- **PROBLEM TO SOLVE**
Return only the lines running from the top of the entries to the line with "[kinds of logic after synthesis]", inclusive, exactly as written.

Stored items
◆ ◆ ◆ ◆ ◆ ◆ ◆

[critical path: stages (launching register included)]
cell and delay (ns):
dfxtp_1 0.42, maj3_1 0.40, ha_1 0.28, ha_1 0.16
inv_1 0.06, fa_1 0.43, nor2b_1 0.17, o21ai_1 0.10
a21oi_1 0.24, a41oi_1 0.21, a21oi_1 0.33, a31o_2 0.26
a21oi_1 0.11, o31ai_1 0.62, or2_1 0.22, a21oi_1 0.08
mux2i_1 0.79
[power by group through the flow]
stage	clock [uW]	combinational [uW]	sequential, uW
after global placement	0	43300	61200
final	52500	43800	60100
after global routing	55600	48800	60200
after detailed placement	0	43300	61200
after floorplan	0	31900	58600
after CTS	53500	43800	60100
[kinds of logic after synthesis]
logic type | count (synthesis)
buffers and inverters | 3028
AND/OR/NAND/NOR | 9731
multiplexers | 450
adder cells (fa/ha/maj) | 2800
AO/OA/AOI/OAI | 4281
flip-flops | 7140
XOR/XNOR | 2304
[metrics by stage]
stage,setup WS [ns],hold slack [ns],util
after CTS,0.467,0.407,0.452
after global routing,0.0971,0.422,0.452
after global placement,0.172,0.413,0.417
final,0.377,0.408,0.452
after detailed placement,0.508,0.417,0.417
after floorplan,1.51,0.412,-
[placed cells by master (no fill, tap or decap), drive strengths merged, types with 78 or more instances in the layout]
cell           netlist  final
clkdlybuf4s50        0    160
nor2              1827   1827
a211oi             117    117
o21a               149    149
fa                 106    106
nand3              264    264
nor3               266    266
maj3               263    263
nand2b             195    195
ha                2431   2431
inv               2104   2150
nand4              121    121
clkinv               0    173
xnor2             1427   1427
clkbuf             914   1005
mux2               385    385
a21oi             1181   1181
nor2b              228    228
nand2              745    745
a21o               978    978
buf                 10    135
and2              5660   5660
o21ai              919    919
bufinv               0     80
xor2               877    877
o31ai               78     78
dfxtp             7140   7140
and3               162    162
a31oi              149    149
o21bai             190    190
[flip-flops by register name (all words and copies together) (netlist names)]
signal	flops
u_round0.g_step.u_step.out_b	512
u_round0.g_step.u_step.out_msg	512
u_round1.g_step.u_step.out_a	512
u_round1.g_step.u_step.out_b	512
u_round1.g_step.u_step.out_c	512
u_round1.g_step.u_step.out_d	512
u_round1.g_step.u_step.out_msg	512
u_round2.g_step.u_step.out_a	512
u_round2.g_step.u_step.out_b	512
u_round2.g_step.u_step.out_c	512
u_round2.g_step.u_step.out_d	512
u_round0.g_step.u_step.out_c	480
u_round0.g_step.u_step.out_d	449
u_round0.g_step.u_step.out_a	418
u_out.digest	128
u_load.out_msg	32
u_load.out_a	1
From an optimization exercise on the open Yosys and OpenROAD flow, aimed at small area, a short achievable clock period and few clock cycles per item; shortcuts taken in it are not production practice.
The RTL was checked by simulation tests, not by an equivalence proof against the original design.

==> v36: inputs <==
==> flow/design.v (excerpt) <==
module rational_arith_gcd_reduce_top (
  input  logic               clk,
  input  logic               rst,
  input  logic               operands_valid,
  output logic               operands_ready,
  input  logic [1:0]         operands_command,
  input  logic signed [15:0] operands_left_num,
  input  logic        [14:0] operands_left_den,
  input  logic signed [15:0] operands_right_num,
  input  logic        [14:0] operands_right_den,
  output logic               result_valid,
  input  logic               result_ready,
  output logic signed [31:0] result_result_num,
  output logic        [30:0] result_result_den,
  output logic               result_status
);
make LEC_CHECK=0 CAP_MARGIN=20 CORE_MARGIN=2 CORE_UTILIZATION=55 PLACE_DENSITY=0.65 SETUP_SLACK_MARGIN=5 SLEW_MARGIN=20 finish   # period 9.0 ns
run.sh (not shown) runs the stock make flow with config.mk's settings and CLKGATE_MAP_FILE= SYNTH_SCRIPT=/design/flow/synth_recipe.tcl, a recipe that flattens the netlist after the stock synthesis.
==> v28: changes against v36 <==
--- a/flow/design.v
+++ b/flow/design.v
@@ -1324,13 +1324,13 @@
   logic   pending;     
   logic   pending_n;
   logic   p1;          
   logic   p1_n;
   logic [1:0]  cmd;
+  logic [14:0] cm;
   logic [14:0] bd;
-  logic [14:0] mo;
-  logic        mos;
+  logic [14:0] dd;
   logic        an;
   logic        cn;
   logic fl_md;    
   logic fl_an;    
   logic fl_s2;    
@@ -1379,20 +1379,25 @@
   logic st_sub;
   assign st_both_even = !u[0] && !v[0];
   assign st_swap      = !u[0] && v[0];
   assign st_vstrip    = u[0] && !v[0];
   assign st_sub       = u[0] && v[0];
-  logic [1:0] ks;   
+  logic [2:0] kv;   
+  logic [2:0] kb;   
   always_comb begin
     if (st_sub) begin
-      ks = 2'(tz(s1[K-1:0]) - 3'd1);
+      kv = tz(s1[K-1:0]);
+      kb = kv;
     end else if (st_vstrip) begin
-      ks = 2'(tz(v[K-1:0]) - 3'd1);
-    end else if (st_swap) begin
-      ks = 2'(tz(u[K-1:0]) - 3'd1);
+      kv = tz(v[K-1:0]);
+      kb = kv;
+    end else if (st_both_even) begin
+      kv = 3'd1;
+      kb = 3'd0;
     end else begin
-      ks = 2'd0;
+      kv = 3'd0;
+      kb = 3'd0;
     end
   end
   logic [30:0]        vsrc;
   logic signed [31:0] bsrc0;
   logic [29:0]        bsrc1;
@@ -1416,13 +1421,13 @@
       bsrc0 = b0;
       bsrc1 = b1;
       u_step = st_both_even ? (u >> 1) : u;
     end
   end
-  assign v_step  = (vsrc >> 1) >> ks;
-  assign b0_step = (bsrc0 <<< 1) <<< ks;
-  assign b1_step = (bsrc1 << 1) << ks;
+  assign v_step  = vsrc >> kv;
+  assign b0_step = bsrc0 <<< kb;
+  assign b1_step = bsrc1 << kb;
   logic gcd_done;
   assign gcd_done = uv_eq;
   logic den_zero;
   logic n_zero;
   logic early;
@@ -1558,31 +1563,26 @@
   always_ff @(posedge clk) begin
     if (take) begin
       cmd <= operands_command;
       mx  <= operands_left_num[14:0] ^ {15{operands_left_num[15]}};
       mxs <= operands_left_num[15];
-      if (operands_command == 2'd2) begin
-        my  <= operands_right_num[14:0] ^ {15{operands_right_num[15]}};
-        mys <= operands_right_num[15];
-        mo  <= operands_right_den;
-        mos <= 1'b0;
-      end else begin
-        my  <= operands_right_den;
-        mys <= 1'b0;
-        mo  <= operands_right_num[14:0] ^ {15{operands_right_num[15]}};
-        mos <= operands_right_num[15];
-      end
+      cm  <= operands_right_num[14:0] ^ {15{operands_right_num[15]}};
+      my  <= (operands_command != 2'd2) ? operands_right_den :
+             operands_right_num[14:0] ^ {15{operands_right_num[15]}};
+      mys <= (operands_command == 2'd2) && operands_right_num[15];
       an  <= operands_left_num[15];
       cn  <= operands_right_num[15];
       bd  <= operands_left_den;
-    end else if ((iss2_n && !(in_m1 || (in_out && pending && p1))) || iss3_n) begin
+      dd  <= operands_right_den;
+    end else if (iss2_n) begin
       mx  <= bd;
       mxs <= 1'b0;
-      my  <= mo;
-      mys <= mos;
-      mo  <= my;
-      mos <= mys;
+      my  <= (cmd == 2'd2) ? dd : cm;
+      mys <= (cmd != 2'd2) && cn;
+    end else if (iss3_n) begin
+      my  <= dd;
+      mys <= 1'b0;
     end
     if (!(in_out && pending && p1 && !result_ready)) begin
       ps <= csa_s;
       pc <= csa_c;
     end
@@ -1619,16 +1619,14 @@
     if (in_gcd) begin
       if (uv_eq) begin
         a0 <= ab0;
         a1 <= ab1;
       end else begin
-        u <= u_step;
-        v <= v_step;
-        if (!st_both_even) begin
-          b0 <= b0_step;
-          b1 <= b1_step;
-        end
+        u  <= u_step;
+        v  <= v_step;
+        b0 <= b0_step;
+        b1 <= b1_step;
         if (st_sub) begin
           a0 <= ab0;
           a1 <= ab1;
         end else if (st_swap) begin
           a0 <= b0;
Settings changed: SETUP_SLACK_MARGIN 5 to 3.5.
==> run summary <==
item	v28	v36
Crit path max-delay cell type	ha_4	fa_2
Post-synth net total	4313	4270
Portion of synthesized cell area occupied by the leading cell type	15.6%	14.9%
FP Rows	91	88
Clock buffer count from CTS	43	40
Sequential area share after synthesis	25.3%	25.2%
Cell Area, Placed	35700 um2	34000 um2
Layout fillers	5446	5029
Slowest stage delay, CP	0.67 ns	0.55 ns
Core occupancy in the finished layout	60.4%	64.1%
Flip-flop and latch share of the layout cell area	23.2%	21.9%
Met3 routed WL	8210 um	9440 um
Final period utilization	57.9%	45.4%
Status	complete, no violations	complete, no violations
Overall Global Routing Usage	35.2%	35.7%
Number of gates resized after cts	0	121
End of the worst register-to-register path	b1[18]	ps[14]
Die area	63800 um2	60700 um2
Via-to-Cell Ratio	6.40	6.34
Testbench counts of v36, summed over its fixed seeds: cycles 38,964, items 2,400.
Testbench counts of v28, summed over its fixed seeds: cycles 39,685, items 2,400.

what the ideal ports hide:
The flow's constraints put no driver on any port. The routed layouts listed below were extracted and timed again, unchanged, in two steps. Step 1 assumes that a clkbuf_16 drives the clock port and a buf_2 every other input. Step 2 also shifts input and output timing later by t, the mid clock arrival at the registers, as if the neighbouring blocks saw the same clock. Three values: no drivers, after step 1, after step 2; two values: the first two.
| run | t (ns) | setup WS [ns] | latest minus earliest clock arrival (ns) |
|---|---|---|---|
| v36 | 0.637 | 4.913 / 4.913 / 4.593 | 0.033 / 0.033 |
| v28 | 0.649 | 3.792 / 3.792 / 3.792 | 0.027 / 0.027 |
After both steps setup and hold are still met in every run listed. The setup slack of v36, which loses most, moves by 0.000 ns with the drivers and by -0.320 ns with both steps.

◆ ◆ ◆ ◆ ◆ ◆ ◆

- **OUTPUT BELOW**
[critical path: stages (launching register included)]
cell and delay (ns):
dfxtp_1 0.42, maj3_1 0.40, ha_1 0.28, ha_1 0.16
inv_1 0.06, fa_1 0.43, nor2b_1 0.17, o21ai_1 0.10
a21oi_1 0.24, a41oi_1 0.21, a21oi_1 0.33, a31o_2 0.26
a21oi_1 0.11, o31ai_1 0.62, or2_1 0.22, a21oi_1 0.08
mux2i_1 0.79
[power by group through the flow]
stage	clock [uW]	combinational [uW]	sequential, uW
after global placement	0	43300	61200
final	52500	43800	60100
after global routing	55600	48800	60200
after detailed placement	0	43300	61200
after floorplan	0	31900	58600
after CTS	53500	43800	60100
[kinds of logic after synthesis]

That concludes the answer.